The Work-Kinetic Energy Theorem states that the net work done by all forces on an object equals the change
in its kinetic energy. It is useful because it connects forces and displacement directly to speed, without
requiring a full time-based motion calculation.
Main theorem
\[
W_{\mathrm{net}}=\Delta K=K_f-K_0
\]
\[
K=\frac12mv^2
\]
Therefore:
\[
W_{\mathrm{net}}=\frac12mv_f^2-\frac12mv_0^2
\]
Constant net force over a straight displacement
If the net force is constant and points along the line of motion:
\[
W_{\mathrm{net}}=F_{\mathrm{net}}s
\]
Combining this with the theorem gives:
\[
F_{\mathrm{net}}s=\frac12mv_f^2-\frac12mv_0^2
\]
Solving for final speed:
\[
v_f=\sqrt{v_0^2+\frac{2F_{\mathrm{net}}s}{m}}
\]
Acceleration connection
If the acceleration is constant:
\[
F_{\mathrm{net}}=ma
\]
\[
W_{\mathrm{net}}=mas
\]
This agrees with the kinematic equation:
\[
v_f^2=v_0^2+2as
\]
Friction and applied forces
On a horizontal surface with an angled applied force:
\[
F_{\parallel}=F\cos\theta
\]
If the force has an upward component, the normal force is:
\[
N=mg-F\sin\theta
\]
Kinetic friction has magnitude:
\[
f_k=\mu_kN
\]
Since kinetic friction opposes the motion, its work is negative:
\[
W_f=-f_ks
\]
The net work can be written as:
\[
W_{\mathrm{net}}=W_F+W_f+W_{\mathrm{other}}
\]
\[
W_{\mathrm{net}}=(F\cos\theta)s-(\mu_kN)s+F_{\mathrm{other}}s
\]
Sign of net work
| Condition |
Energy effect |
Motion effect |
| \(W_{\mathrm{net}}>0\) |
\(\Delta K>0\) |
The object speeds up. |
| \(W_{\mathrm{net}}<0\) |
\(\Delta K<0\) |
The object slows down. |
| \(W_{\mathrm{net}}=0\) |
\(\Delta K=0\) |
The speed stays the same. |
Stopping before the requested distance
If the equation gives a negative final kinetic energy,
\[
K_f=K_0+W_{\mathrm{net}}<0,
\]
then the object cannot physically complete the whole displacement under that negative net work. It stops first.
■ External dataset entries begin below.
This is an optimization exercise on Yosys and OpenROAD, whose aim is small area, not a production implementation.
The RTL was checked by simulation tests, not by an equivalence proof against the original design.
Power and IR drop assume default switching activity.

Design sps_serial_reader, start of the top module:
module sps_serial_reader (
    input  wire        clk,
    input  wire        rst,
    input  wire        start,
    input  wire        init,
    output wire        busy,
    output reg         done,
    input  wire [7:0]  rx_count,    
    input  wire [7:0]  rx_head,     
    output wire        rx_pop,      
    output wire        rx_discard,  
    output reg  [3:0]  last_result,
    output reg         rec_valid,
    output wire [2:0]  health,
    output reg  [31:0] bad_cnt,
    output reg  [31:0] good_cnt,
    input  wire [3:0]  rec_sel,
    output wire [31:0] rec_data
);
For scale: roughly 1500 cells after synthesis.
==> flow/config.mk <==
export PLATFORM = sky130hd
export DESIGN_NAME = sps_serial_reader
export DESIGN_NICKNAME = sps_serial_reader
export VERILOG_FILES = /design/flow/design.v
export SDC_FILE = /design/flow/constraint.sdc
export NUM_CORES = 4
export LEC_CHECK = 0
export CAP_MARGIN = 0
export CORE_MARGIN = 2
export CORE_UTILIZATION = 75
export GPL_TIMING_DRIVEN = 0
export PLACE_DENSITY = 0.85
export SLEW_MARGIN = 0
export SYNTH_HIERARCHICAL = 1
==> flow/constraint.sdc <==
create_clock -name core_clock -period 10.0 [get_ports {clk}]
set_input_delay 2.0000 -clock core_clock [delete_from_list [all_inputs] [get_ports {clk}]]
set_output_delay 2.0000 -clock core_clock [all_outputs]
set_load 0.01 [all_outputs]
standard.sh (not shown) runs the stock make flow with config.mk's settings and CLKGATE_MAP_FILE= SYNTH_SCRIPT=/design/flow/synth_recipe.tcl, a recipe that flattens the netlist after the stock synthesis.
==> flow/flow/run.sh <==
#!/bin/bash
# Standard synthesis and layout, with three changes: after synthesis every
# cell is set to the smallest drive strength of its family (repair sizes
# up again where needed), port buffers use the smallest buffer cell, and
# clock-tree sinks are clustered into larger groups without dummy loads.
set -euo pipefail
cd "$(dirname "$0")/.."
ARGS=(
  "BUFFER_PORTS_ARGS=-buffer_cell sky130_fd_sc_hd__buf_1"
  "CTS_ARGS=-sink_clustering_enable -repair_clock_nets -buf_list sky130_fd_sc_hd__clkbuf_4 -sink_clustering_size 10 -sink_clustering_max_diameter 40 -dont_use_dummy_load"
)
bash standard.sh synth "${ARGS[@]}" > flow_synth.log 2>&1
DOWNSIZE_ODB=orfs/results/sky130hd/sps_serial_reader/base/1_synth.odb \
  openroad -no_init -exit flow/downsize.tcl > flow_downsize.log 2>&1
bash standard.sh finish "${ARGS[@]}" > flow_make.log 2>&1
==> flow/flow/downsize.tcl <==
# Swap every standard cell of the synthesized netlist to the smallest drive
# strength of its own cell family (same function and pins). Placement and the
# later repair steps size cells up again wherever timing, slew or load needs it.
set odb $::env(DOWNSIZE_ODB)
read_db $odb
set db [ord::get_db]
set dont_use {probe_p lpflow_ fill decap tapvpwrvgnd diode}
set best [dict create]
foreach lib [$db getLibs] {
  foreach m [$lib getMasters] {
    set n [$m getName]
    if {![regexp {^(sky130_fd_sc_hd__[a-z0-9]+)_([0-9]+)$} $n -> fam drv]} { continue }
    set skip 0
    foreach d $dont_use { if {[string first $d $n] >= 0} { set skip 1 } }
    if {$skip} { continue }
    set a [expr {[$m getWidth] * [$m getHeight]}]
    if {![dict exists $best $fam] || $a < [lindex [dict get $best $fam] 0]} {
      dict set best $fam [list $a $m]
    }
  }
}
set before 0.0
set after 0.0
set swapped 0
foreach inst [[ord::get_db_block] getInsts] {
  set m [$inst getMaster]
  set n [$m getName]
  set before [expr {$before + [$m getWidth] * [$m getHeight] / 1e6}]
  if {[regexp {^(sky130_fd_sc_hd__[a-z0-9]+)_([0-9]+)$} $n -> fam drv] && [dict exists $best $fam]} {
    set nm [lindex [dict get $best $fam] 1]
    if {[$nm getName] ne $n} {
      if {[$inst swapMaster $nm]} { incr swapped; set m $nm }
    }
  }
  set after [expr {$after + [$m getWidth] * [$m getHeight] / 1e6}]
}
puts "downsize: swapped $swapped cells, area [format %.1f $before] -> [format %.1f $after] um2"
write_db $odb
The starting point completed with no timing, DRC or antenna violations.
Next try:
Settings changed: CORE_UTILIZATION 75 to 60, GPL_TIMING_DRIVEN 0 to unset, PLACE_DENSITY 0.85 to 0.7.
=> The new run ran to the end with no violations. Wire length grows by 2.0%. Hold slack improves by 22 ps. Total power stays flat. Final cell count grows by 3.5%. Global-route usage shrinks by 6.2 points. Sequential power barely changes. Design area shrinks by 0.77%. Synthesized cell count is unchanged. Worst setup slack improves by 420 ps. Sequential share of layout area grows by 0.50 points. Core utilization shrinks by 17 points.
Next try:
Settings changed: CORE_UTILIZATION 60 to 75, PLACE_DENSITY 0.7 to 0.85.
The new run completed with no timing, DRC or antenna violations.
Cell count came out lower by 4.1%.
Worst setup slack gets worse by 26 ps.
Combinational power came out lower by about 10%.
Area after synthesis is unchanged.
Die area came out lower by 20%.
Power came out lower by 0.64%.
Worst hold slack gets worse by 9.5 ps.

afterwards: timing with drivers on the ports:
The flow's constraints put no driver on any port. The routed layouts listed below were extracted and timed again, unchanged, in two steps.
Step 1 (the two cells are an assumption about what drives the block):
set clk [get_ports {clk}]
set_driving_cell -lib_cell sky130_fd_sc_hd__clkbuf_16 $clk
set_driving_cell -lib_cell sky130_fd_sc_hd__buf_2 [delete_from_list [all_inputs] $clk]
Step 2, shift: input delay + t, output delay - t, t = (earliest + latest rising clock arrival at the registers) / 2. This alone moves slack from input paths to output paths.
Three values: ideal, step 1, step 2; two values: the first two.
run | shift t [ns] | setup WS [ns] | worst setup path at the end | slew at the worst register clock pin (ns)
the first run | 0.737 | 1.033 / 1.056 / 0.320 | input to register | 0.11 / 0.11
the second run | 0.791 | 1.454 / 1.481 / 0.690 | input to register | 0.11 / 0.11
the third run | 0.756 | 1.428 / 1.451 / 0.695 | input to register | 0.11 / 0.11
After both steps every run listed still meets setup and hold. For the second run, which loses most, drivers alone change the setup slack by +0.027 ns; drivers and shift together by -0.764 ns.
For a constant opposing net force, the stopping distance is:
\[
s_{\mathrm{stop}}=\frac{K_0}{-F_{\mathrm{net}}}
\]
Worked example
A block of mass \(8\ \mathrm{kg}\) is pushed by a horizontal force of \(45\ \mathrm{N}\) over \(12\ \mathrm{m}\).
The kinetic friction coefficient is \(\mu_k=0.30\), and the block starts from rest.
Friction force.
\[
N=mg=(8)(9.81)=78.48\ \mathrm{N}
\]
\[
f_k=\mu_kN=(0.30)(78.48)=23.54\ \mathrm{N}
\]
Net force and net work.
\[
F_{\mathrm{net}}=45-23.54=21.46\ \mathrm{N}
\]
\[
W_{\mathrm{net}}=F_{\mathrm{net}}s=(21.46)(12)=257.5\ \mathrm{J}
\]
Final speed.
\[
\frac12mv_f^2=257.5
\]
\[
v_f=\sqrt{\frac{2(257.5)}{8}}\approx 8.02\ \mathrm{m/s}
\]
Formula summary
| Concept |
Formula |
Meaning |
| Work-Kinetic Energy Theorem |
\(W_{\mathrm{net}}=\Delta K\) |
Net work equals change in kinetic energy. |
| Kinetic energy |
\(K=\frac12mv^2\) |
Energy of motion. |
| Constant net force work |
\(W_{\mathrm{net}}=F_{\mathrm{net}}s\) |
Work from constant force along displacement. |
| Final speed |
\(v_f=\sqrt{v_0^2+\frac{2W_{\mathrm{net}}}{m}}\) |
Speed from net work. |
| Acceleration from work |
\(a=\frac{W_{\mathrm{net}}}{ms}\) |
Equivalent constant acceleration. |
| Kinetic friction work |
\(W_f=-\mu_kNs\) |
Friction removes mechanical energy. |
The key idea is energy bookkeeping: initial kinetic energy plus net work becomes final kinetic energy.